Your goal: Give again, unaltered, the lines of the listing below that run from the line having "- Adder-cell share of the synthesized area: 0" through the line having "- Fin crit period: roughly 1.4 ns".

═══ Supplied material ═══

==> config.mk <==
export PLATFORM = sky130hd
export DESIGN_NAME = prwd_ram
export DESIGN_NICKNAME = d
export VERILOG_FILES = /design/src/sv/page_range_work_dispenser_assert.svh /design/src/sv/prwd_ram.sv
export SDC_FILE = /design/constraint.sdc
export NUM_CORES = 1
export LEC_CHECK = 0
export BUFFER_PORTS_ARGS = -buffer_cell sky130_fd_sc_hd__buf_4
export CAP_MARGIN = 20
export CORE_MARGIN = 5
export CORE_UTILIZATION = 50
export CTS_CLUSTER_SIZE = 25
export DETAILED_ROUTE_END_ITERATION = 10
export PLACE_DENSITY_LB_ADDON = 0.2
export SLEW_MARGIN = 10
export SYNTH_ARGS = -nofsm -noshare
export SYNTH_HDL_FRONTEND = slang
export SYNTH_SLANG_ARGS = --single-unit
export TNS_END_PERCENT = 100
==> constraint.sdc <==
create_clock -name clk -period 1.9 [get_ports clk]
set_input_delay 0.19 -clock clk [delete_from_list [all_inputs] [get_ports clk]]
set_output_delay 0.19 -clock clk [all_outputs]
set_load 0.005 [all_outputs]
==> src/sv/page_range_work_dispenser_assert.svh <==
// Assertion macros for the page range work dispenser.
// Included by the top level; no other dependencies.
`ifndef PAGE_RANGE_WORK_DISPENSER_ASSERT_SVH
`define PAGE_RANGE_WORK_DISPENSER_ASSERT_SVH
`ifndef NO_ASSERTIONS
`define PRWD_ASSERT_SAME(label, clk, rst_n, ante, cons, msg) \
  label: assert property (@(posedge clk) disable iff (!rst_n) (ante) |-> (cons)) \
    else $error(msg);
`define PRWD_ASSERT_NEXT(label, clk, rst_n, ante, cons, msg) \
  label: assert property (@(posedge clk) disable iff (!rst_n) (ante) |=> (cons)) \
    else $error(msg);
`else
`define PRWD_ASSERT_SAME(label, clk, rst_n, ante, cons, msg)
`define PRWD_ASSERT_NEXT(label, clk, rst_n, ante, cons, msg)
`endif
`endif

==> src/sv/prwd_ram.sv <==
// Generic single-write, single-read RAM with registered read data.
// No dependencies.
module prwd_ram #(
  parameter int WIDTH  = 8,
  parameter int DEPTH  = 16,
  parameter int ADDR_W = (DEPTH > 1) ? $clog2(DEPTH) : 1
) (
  input  logic              clk,
  input  logic              we,
  input  logic [ADDR_W-1:0] waddr,
  input  logic [WIDTH-1:0]  wdata,
  input  logic [ADDR_W-1:0] raddr,
  output logic [WIDTH-1:0]  rdata
);
  logic [WIDTH-1:0] mem [DEPTH];

  // write port and registered read port
  always_ff @(posedge clk) begin
    if (we) begin
      mem[waddr] <= wdata;
    end
    rdata <= mem[raddr];
  end
endmodule

# Word-level counts from Yosys, hierarchy flattened
# Memories as Yosys holds them, arrays and structs flattened. A register that Yosys moved wholly into a read port is not among the register bits.
# Index checks and enable logic that the tools add are counted.
# W data, S select, Z words.
totals:
  n_memories: 1
  mem_bits_rw: 128
  regBits: 0
  elab_cells: 3
classes:
  mux: 2
mem_list:
  columns: ["name", "depth", "width", "rd", "rd_ports_with_merged_regs", "wr", "line", "text"]
  rows:
  - ["mem", 16, 8, 1, 1, 1, "prwd_ram.sv:15", "logic [WIDTH-1:0] mem [DEPTH];"]
ops:
  columns: ["operator", "count"]
  rows:
  - ["$mux W1", 2]

# Logic depth before layout (Yosys ltp)
# Gate-level depths: netlist of the first run.
depth:
  ltp_word: 2
  mapped_depth: 5
  depth_no_buf: 3

# Least setup slack after synthesis of the first run
# Ideal clock, no wire load.
synth_timing:
  path_type: "input -> register"
  from: "input waddr[2]"
  to: "memory mem[0][0], enable pin"
  stages: 2
  setup_ps: 383
  arrival_ps: 1300
  path_slack_ps: 217
  path_buffers: 0
  t_required_ps: 1517
  path_cell_list: "or3b_2 -> nor3_1"
synth_lines:
  columns: ["item", "line", "text"]
  rows:
  - ["from (decl)", "prwd_ram.sv:10", "input logic [ADDR_W-1:0] waddr,"]
  - ["to (decl)", "prwd_ram.sv:15", null]
# No word-level cell before the write port.

==> results.md, run 1 <==
- Status: completed
- Starting DRT DRC Count: 160
- Top delay family on crit path: multiplexers
- Syn_nets: approximately 250
- Core Area: between 10000 and 15000 um2
- FP Rows: 37
- Via count: around 2400
- WP buf/inv: 0
- Synth top area share: 0.747
- Final core occ: 0.617
- Multi-input gate area: 1060 um2
- Vias in the first global route: between 2000 and 3000
- Prevailing post-synth register cell: edfxtp_1
- Largest family of logic cells by synthesized area: multiplexers
- Initial core utilization: 0.505
- Setup TNS: 0 ns
- EDFF count, synth: 128
- Final-report setup violation count: 0
- CTS clk-pin slew, worst paths: approximately 0.060 ns
- FF+latch count, synth: 136
- Hold depth: 3
- Drt pass-1 iters: 4
- Synth Instances: 229
- Leakage: approximately 2.2 nW
- Worst Max-Slew Pin Slew: 0.414 ns
- GRT Total Usage: 0.169
- VDD IR-drop max: approximately 0.55 mV
- Critical-path cell list: mux4_2 > a22oi_1 > nand2_1
- Final period util: 0.736
- Yosys Warn Count: 0
- Vias per inst: 5.48
- Max Clock Skew: ~0.0042 ns
- Nets@finish: between 300 and 400
- Mapped Area: 5150 um2
- CTS tree: built
- Relative slew slack: 0.724
- Adder-cell share of the synthesized area: 0
- Mux cell area share after synthesis: 0.150
- Post-synth top area cell: edfxtp_1
- Final wirelength: 9680 um
- Post-synthesis compound-gate area fraction: 0.0233
- Num CTS Buffers: 17
- Register area: 4000 um2
- Fin crit period: roughly 1.4 ns
- CP peak stage delay: ~0.46 ns
- Gr ovfl total: 0
- Width of the die: about 110 um
- Worst-Skew Late Latency: about 0.5 ns
- Ant. Diodes: 0
- XOR/XNOR share of the synthesized area: 0
- Post-cts resize count: 0
- Slew Limit Fails: 0
- Post-DP HPWL: roughly 6300 um
- DRC viols: 0
- Nature of the critical path startpoint: flop
- DRT antenna net count: 0
- Crit path arrival time: about 1.8 ns
- Reg2Reg Depth: 3
- Count leader, synth: edfxtp_1
- CP max stage cell: mux4_2
- Critical Path RT: 2.29 ns
- Setup crit end kind: flop
- Chip Height: 111 um
- Fillers: 723
- Clock Root Buffer: clkbuf_8
- Min-Delay Path Class: primary input to flop
- Ys async rst share: 0
- Post-synth top cells: edfxtp_1 (128), mux4_2 (18), a22oi_1 (16)
- Port Buffers: 25
- Unrepaired setup endpoints after global routing: false
- Register area share after synthesis: 0.778
- Highest Clock Rate: approximately 720 MHz
- Mean post-synth cell area: 22.5 um2
- Die ar.: roughly 12000 um2
- Synth top area cells: edfxtp_1 (75%), mux4_2 (7.9%), mux4_1 (7.1%), dfxtp_1 (3.1%), a22oi_1 (2.3%)
- Max-cap viol count: 0
- H-Tree Depth: 4
- Critical path depth: 3
- WL/cell: ~22 um
- Hold Violations, Final: 0
- Pin count of the biggest net entering global routing: 18
- Simple-Gate Fraction of Synth Area: 0.0318
- Io pins: 26
- First-pass GRT wire length: about 15000 um
- Netlist cell types: 19
- Pwr Density: ~1100 nW/um2
- Clk sinks: approximately 140
- Syn-to-layout area delta: 22.0%
- Layout cells sized above 1: 0.298
- Final RePlAce weighted congestion: approximately 0.73
- WS Path Type: flop to flop
- Worst Path Max Fanout: 1
- Initial antenna violation count: 0
- Clock tree buffer depth: 2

═══

Task answer:
- Adder-cell share of the synthesized area: 0
- Mux cell area share after synthesis: 0.150
- Post-synth top area cell: edfxtp_1
- Final wirelength: 9680 um
- Post-synthesis compound-gate area fraction: 0.0233
- Num CTS Buffers: 17
- Register area: 4000 um2
- Fin crit period: roughly 1.4 ns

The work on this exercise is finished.